▶ _Data for the task_:
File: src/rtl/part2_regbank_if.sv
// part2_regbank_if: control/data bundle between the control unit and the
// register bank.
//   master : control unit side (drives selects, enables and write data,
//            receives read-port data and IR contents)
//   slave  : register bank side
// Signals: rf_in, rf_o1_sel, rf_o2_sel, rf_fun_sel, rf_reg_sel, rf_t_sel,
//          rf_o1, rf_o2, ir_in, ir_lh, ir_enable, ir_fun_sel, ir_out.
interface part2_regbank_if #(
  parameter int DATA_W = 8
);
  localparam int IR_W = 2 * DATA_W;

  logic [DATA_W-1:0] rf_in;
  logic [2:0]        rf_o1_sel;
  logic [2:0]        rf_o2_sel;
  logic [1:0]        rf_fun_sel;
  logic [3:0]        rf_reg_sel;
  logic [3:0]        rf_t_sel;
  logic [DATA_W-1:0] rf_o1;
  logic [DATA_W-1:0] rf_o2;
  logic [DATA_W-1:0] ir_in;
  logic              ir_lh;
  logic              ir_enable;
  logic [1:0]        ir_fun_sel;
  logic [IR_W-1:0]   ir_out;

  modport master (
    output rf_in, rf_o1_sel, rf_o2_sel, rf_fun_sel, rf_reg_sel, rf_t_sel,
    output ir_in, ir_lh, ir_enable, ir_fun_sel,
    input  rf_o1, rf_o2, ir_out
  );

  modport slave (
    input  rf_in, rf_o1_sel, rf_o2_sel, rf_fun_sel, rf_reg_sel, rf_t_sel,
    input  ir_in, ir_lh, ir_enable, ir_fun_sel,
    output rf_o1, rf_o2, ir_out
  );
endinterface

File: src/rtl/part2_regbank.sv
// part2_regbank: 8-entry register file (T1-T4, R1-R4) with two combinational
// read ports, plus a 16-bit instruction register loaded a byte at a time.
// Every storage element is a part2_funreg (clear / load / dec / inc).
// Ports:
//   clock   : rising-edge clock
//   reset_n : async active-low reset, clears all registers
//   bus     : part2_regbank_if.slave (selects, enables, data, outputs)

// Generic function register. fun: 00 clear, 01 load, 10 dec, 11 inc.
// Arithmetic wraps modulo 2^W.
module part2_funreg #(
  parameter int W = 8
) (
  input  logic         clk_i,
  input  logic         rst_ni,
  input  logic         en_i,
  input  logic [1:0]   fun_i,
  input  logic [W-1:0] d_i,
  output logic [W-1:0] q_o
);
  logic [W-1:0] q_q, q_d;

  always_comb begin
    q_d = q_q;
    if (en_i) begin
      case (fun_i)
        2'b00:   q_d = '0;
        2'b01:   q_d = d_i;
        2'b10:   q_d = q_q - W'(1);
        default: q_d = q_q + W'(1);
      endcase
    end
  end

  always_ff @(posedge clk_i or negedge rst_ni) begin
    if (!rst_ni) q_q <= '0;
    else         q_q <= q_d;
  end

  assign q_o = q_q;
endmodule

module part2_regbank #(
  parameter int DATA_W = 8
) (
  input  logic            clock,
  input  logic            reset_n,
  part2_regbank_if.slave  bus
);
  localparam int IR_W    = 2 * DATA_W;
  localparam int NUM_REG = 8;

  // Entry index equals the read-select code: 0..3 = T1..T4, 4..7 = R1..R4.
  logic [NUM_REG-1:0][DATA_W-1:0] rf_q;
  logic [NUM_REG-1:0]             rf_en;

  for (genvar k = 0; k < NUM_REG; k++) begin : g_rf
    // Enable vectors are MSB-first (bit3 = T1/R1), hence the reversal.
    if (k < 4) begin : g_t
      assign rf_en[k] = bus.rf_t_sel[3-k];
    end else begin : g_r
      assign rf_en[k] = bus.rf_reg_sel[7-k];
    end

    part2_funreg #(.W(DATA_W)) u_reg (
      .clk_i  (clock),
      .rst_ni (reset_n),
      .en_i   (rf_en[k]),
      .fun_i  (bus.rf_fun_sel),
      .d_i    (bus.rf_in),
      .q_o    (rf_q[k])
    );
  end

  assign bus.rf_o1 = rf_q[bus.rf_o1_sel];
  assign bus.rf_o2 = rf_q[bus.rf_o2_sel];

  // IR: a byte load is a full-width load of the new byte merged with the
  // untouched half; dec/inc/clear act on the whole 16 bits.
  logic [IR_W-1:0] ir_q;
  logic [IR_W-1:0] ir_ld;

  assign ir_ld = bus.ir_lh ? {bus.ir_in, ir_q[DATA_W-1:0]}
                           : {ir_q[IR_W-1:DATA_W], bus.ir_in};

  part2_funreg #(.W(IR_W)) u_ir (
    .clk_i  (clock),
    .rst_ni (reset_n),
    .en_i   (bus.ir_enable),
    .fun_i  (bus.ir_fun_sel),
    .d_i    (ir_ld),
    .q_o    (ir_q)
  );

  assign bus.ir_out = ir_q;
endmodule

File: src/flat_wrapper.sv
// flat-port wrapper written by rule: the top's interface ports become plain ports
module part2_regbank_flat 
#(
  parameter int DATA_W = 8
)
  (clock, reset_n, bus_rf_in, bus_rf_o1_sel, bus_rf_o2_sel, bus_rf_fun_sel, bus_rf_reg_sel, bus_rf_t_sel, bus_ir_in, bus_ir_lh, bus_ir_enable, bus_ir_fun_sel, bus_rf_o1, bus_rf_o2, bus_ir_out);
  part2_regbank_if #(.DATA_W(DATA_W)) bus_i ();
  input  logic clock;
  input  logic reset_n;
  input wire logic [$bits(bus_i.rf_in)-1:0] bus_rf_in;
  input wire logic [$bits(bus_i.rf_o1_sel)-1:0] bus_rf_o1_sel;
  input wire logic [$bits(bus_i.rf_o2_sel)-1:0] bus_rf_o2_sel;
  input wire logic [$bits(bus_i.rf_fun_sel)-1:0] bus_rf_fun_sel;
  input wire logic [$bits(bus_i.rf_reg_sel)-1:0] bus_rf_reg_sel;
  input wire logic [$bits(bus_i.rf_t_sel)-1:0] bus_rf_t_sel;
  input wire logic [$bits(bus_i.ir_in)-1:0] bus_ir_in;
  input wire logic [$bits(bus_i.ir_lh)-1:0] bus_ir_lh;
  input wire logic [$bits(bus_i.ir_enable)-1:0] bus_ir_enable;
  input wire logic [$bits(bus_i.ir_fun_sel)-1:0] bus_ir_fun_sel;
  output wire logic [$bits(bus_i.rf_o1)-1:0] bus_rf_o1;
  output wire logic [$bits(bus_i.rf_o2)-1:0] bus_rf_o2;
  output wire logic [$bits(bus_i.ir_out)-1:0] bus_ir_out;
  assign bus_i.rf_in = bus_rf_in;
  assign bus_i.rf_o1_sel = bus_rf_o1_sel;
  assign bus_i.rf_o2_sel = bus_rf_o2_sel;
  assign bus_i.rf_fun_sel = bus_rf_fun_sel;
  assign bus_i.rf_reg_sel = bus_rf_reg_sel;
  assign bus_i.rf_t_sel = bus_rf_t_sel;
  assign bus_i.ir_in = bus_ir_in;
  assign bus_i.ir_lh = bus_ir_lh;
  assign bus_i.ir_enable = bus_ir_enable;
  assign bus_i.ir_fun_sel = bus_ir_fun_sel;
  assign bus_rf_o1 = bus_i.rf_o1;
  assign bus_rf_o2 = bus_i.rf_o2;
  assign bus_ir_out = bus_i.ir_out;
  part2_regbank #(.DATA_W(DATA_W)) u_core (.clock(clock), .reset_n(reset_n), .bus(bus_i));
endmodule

▶ _What this task involves_: Reprint the entire listing exactly.

▶ _Answer to the problem_:
File: src/rtl/part2_regbank_if.sv
// part2_regbank_if: control/data bundle between the control unit and the
// register bank.
//   master : control unit side (drives selects, enables and write data,
//            receives read-port data and IR contents)
//   slave  : register bank side
// Signals: rf_in, rf_o1_sel, rf_o2_sel, rf_fun_sel, rf_reg_sel, rf_t_sel,
//          rf_o1, rf_o2, ir_in, ir_lh, ir_enable, ir_fun_sel, ir_out.
interface part2_regbank_if #(
  parameter int DATA_W = 8
);
  localparam int IR_W = 2 * DATA_W;

  logic [DATA_W-1:0] rf_in;
  logic [2:0]        rf_o1_sel;
  logic [2:0]        rf_o2_sel;
  logic [1:0]        rf_fun_sel;
  logic [3:0]        rf_reg_sel;
  logic [3:0]        rf_t_sel;
  logic [DATA_W-1:0] rf_o1;
  logic [DATA_W-1:0] rf_o2;
  logic [DATA_W-1:0] ir_in;
  logic              ir_lh;
  logic              ir_enable;
  logic [1:0]        ir_fun_sel;
  logic [IR_W-1:0]   ir_out;

  modport master (
    output rf_in, rf_o1_sel, rf_o2_sel, rf_fun_sel, rf_reg_sel, rf_t_sel,
    output ir_in, ir_lh, ir_enable, ir_fun_sel,
    input  rf_o1, rf_o2, ir_out
  );

  modport slave (
    input  rf_in, rf_o1_sel, rf_o2_sel, rf_fun_sel, rf_reg_sel, rf_t_sel,
    input  ir_in, ir_lh, ir_enable, ir_fun_sel,
    output rf_o1, rf_o2, ir_out
  );
endinterface

File: src/rtl/part2_regbank.sv
// part2_regbank: 8-entry register file (T1-T4, R1-R4) with two combinational
// read ports, plus a 16-bit instruction register loaded a byte at a time.
// Every storage element is a part2_funreg (clear / load / dec / inc).
// Ports:
//   clock   : rising-edge clock
//   reset_n : async active-low reset, clears all registers
//   bus     : part2_regbank_if.slave (selects, enables, data, outputs)

// Generic function register. fun: 00 clear, 01 load, 10 dec, 11 inc.
// Arithmetic wraps modulo 2^W.
module part2_funreg #(
  parameter int W = 8
) (
  input  logic         clk_i,
  input  logic         rst_ni,
  input  logic         en_i,
  input  logic [1:0]   fun_i,
  input  logic [W-1:0] d_i,
  output logic [W-1:0] q_o
);
  logic [W-1:0] q_q, q_d;

  always_comb begin
    q_d = q_q;
    if (en_i) begin
      case (fun_i)
        2'b00:   q_d = '0;
        2'b01:   q_d = d_i;
        2'b10:   q_d = q_q - W'(1);
        default: q_d = q_q + W'(1);
      endcase
    end
  end

  always_ff @(posedge clk_i or negedge rst_ni) begin
    if (!rst_ni) q_q <= '0;
    else         q_q <= q_d;
  end

  assign q_o = q_q;
endmodule

module part2_regbank #(
  parameter int DATA_W = 8
) (
  input  logic            clock,
  input  logic            reset_n,
  part2_regbank_if.slave  bus
);
  localparam int IR_W    = 2 * DATA_W;
  localparam int NUM_REG = 8;

  // Entry index equals the read-select code: 0..3 = T1..T4, 4..7 = R1..R4.
  logic [NUM_REG-1:0][DATA_W-1:0] rf_q;
  logic [NUM_REG-1:0]             rf_en;

  for (genvar k = 0; k < NUM_REG; k++) begin : g_rf
    // Enable vectors are MSB-first (bit3 = T1/R1), hence the reversal.
    if (k < 4) begin : g_t
      assign rf_en[k] = bus.rf_t_sel[3-k];
    end else begin : g_r
      assign rf_en[k] = bus.rf_reg_sel[7-k];
    end

    part2_funreg #(.W(DATA_W)) u_reg (
      .clk_i  (clock),
      .rst_ni (reset_n),
      .en_i   (rf_en[k]),
      .fun_i  (bus.rf_fun_sel),
      .d_i    (bus.rf_in),
      .q_o    (rf_q[k])
    );
  end

  assign bus.rf_o1 = rf_q[bus.rf_o1_sel];
  assign bus.rf_o2 = rf_q[bus.rf_o2_sel];

  // IR: a byte load is a full-width load of the new byte merged with the
  // untouched half; dec/inc/clear act on the whole 16 bits.
  logic [IR_W-1:0] ir_q;
  logic [IR_W-1:0] ir_ld;

  assign ir_ld = bus.ir_lh ? {bus.ir_in, ir_q[DATA_W-1:0]}
                           : {ir_q[IR_W-1:DATA_W], bus.ir_in};

  part2_funreg #(.W(IR_W)) u_ir (
    .clk_i  (clock),
    .rst_ni (reset_n),
    .en_i   (bus.ir_enable),
    .fun_i  (bus.ir_fun_sel),
    .d_i    (ir_ld),
    .q_o    (ir_q)
  );

  assign bus.ir_out = ir_q;
endmodule

File: src/flat_wrapper.sv
// flat-port wrapper written by rule: the top's interface ports become plain ports
module part2_regbank_flat 
#(
  parameter int DATA_W = 8
)
  (clock, reset_n, bus_rf_in, bus_rf_o1_sel, bus_rf_o2_sel, bus_rf_fun_sel, bus_rf_reg_sel, bus_rf_t_sel, bus_ir_in, bus_ir_lh, bus_ir_enable, bus_ir_fun_sel, bus_rf_o1, bus_rf_o2, bus_ir_out);
  part2_regbank_if #(.DATA_W(DATA_W)) bus_i ();
  input  logic clock;
  input  logic reset_n;
  input wire logic [$bits(bus_i.rf_in)-1:0] bus_rf_in;
  input wire logic [$bits(bus_i.rf_o1_sel)-1:0] bus_rf_o1_sel;
  input wire logic [$bits(bus_i.rf_o2_sel)-1:0] bus_rf_o2_sel;
  input wire logic [$bits(bus_i.rf_fun_sel)-1:0] bus_rf_fun_sel;
  input wire logic [$bits(bus_i.rf_reg_sel)-1:0] bus_rf_reg_sel;
  input wire logic [$bits(bus_i.rf_t_sel)-1:0] bus_rf_t_sel;
  input wire logic [$bits(bus_i.ir_in)-1:0] bus_ir_in;
  input wire logic [$bits(bus_i.ir_lh)-1:0] bus_ir_lh;
  input wire logic [$bits(bus_i.ir_enable)-1:0] bus_ir_enable;
  input wire logic [$bits(bus_i.ir_fun_sel)-1:0] bus_ir_fun_sel;
  output wire logic [$bits(bus_i.rf_o1)-1:0] bus_rf_o1;
  output wire logic [$bits(bus_i.rf_o2)-1:0] bus_rf_o2;
  output wire logic [$bits(bus_i.ir_out)-1:0] bus_ir_out;
  assign bus_i.rf_in = bus_rf_in;
  assign bus_i.rf_o1_sel = bus_rf_o1_sel;
  assign bus_i.rf_o2_sel = bus_rf_o2_sel;
  assign bus_i.rf_fun_sel = bus_rf_fun_sel;
  assign bus_i.rf_reg_sel = bus_rf_reg_sel;
  assign bus_i.rf_t_sel = bus_rf_t_sel;
  assign bus_i.ir_in = bus_ir_in;
  assign bus_i.ir_lh = bus_ir_lh;
  assign bus_i.ir_enable = bus_ir_enable;
  assign bus_i.ir_fun_sel = bus_ir_fun_sel;
  assign bus_rf_o1 = bus_i.rf_o1;
  assign bus_rf_o2 = bus_i.rf_o2;
  assign bus_ir_out = bus_i.ir_out;
  part2_regbank #(.DATA_W(DATA_W)) u_core (.clock(clock), .reset_n(reset_n), .bus(bus_i));
endmodule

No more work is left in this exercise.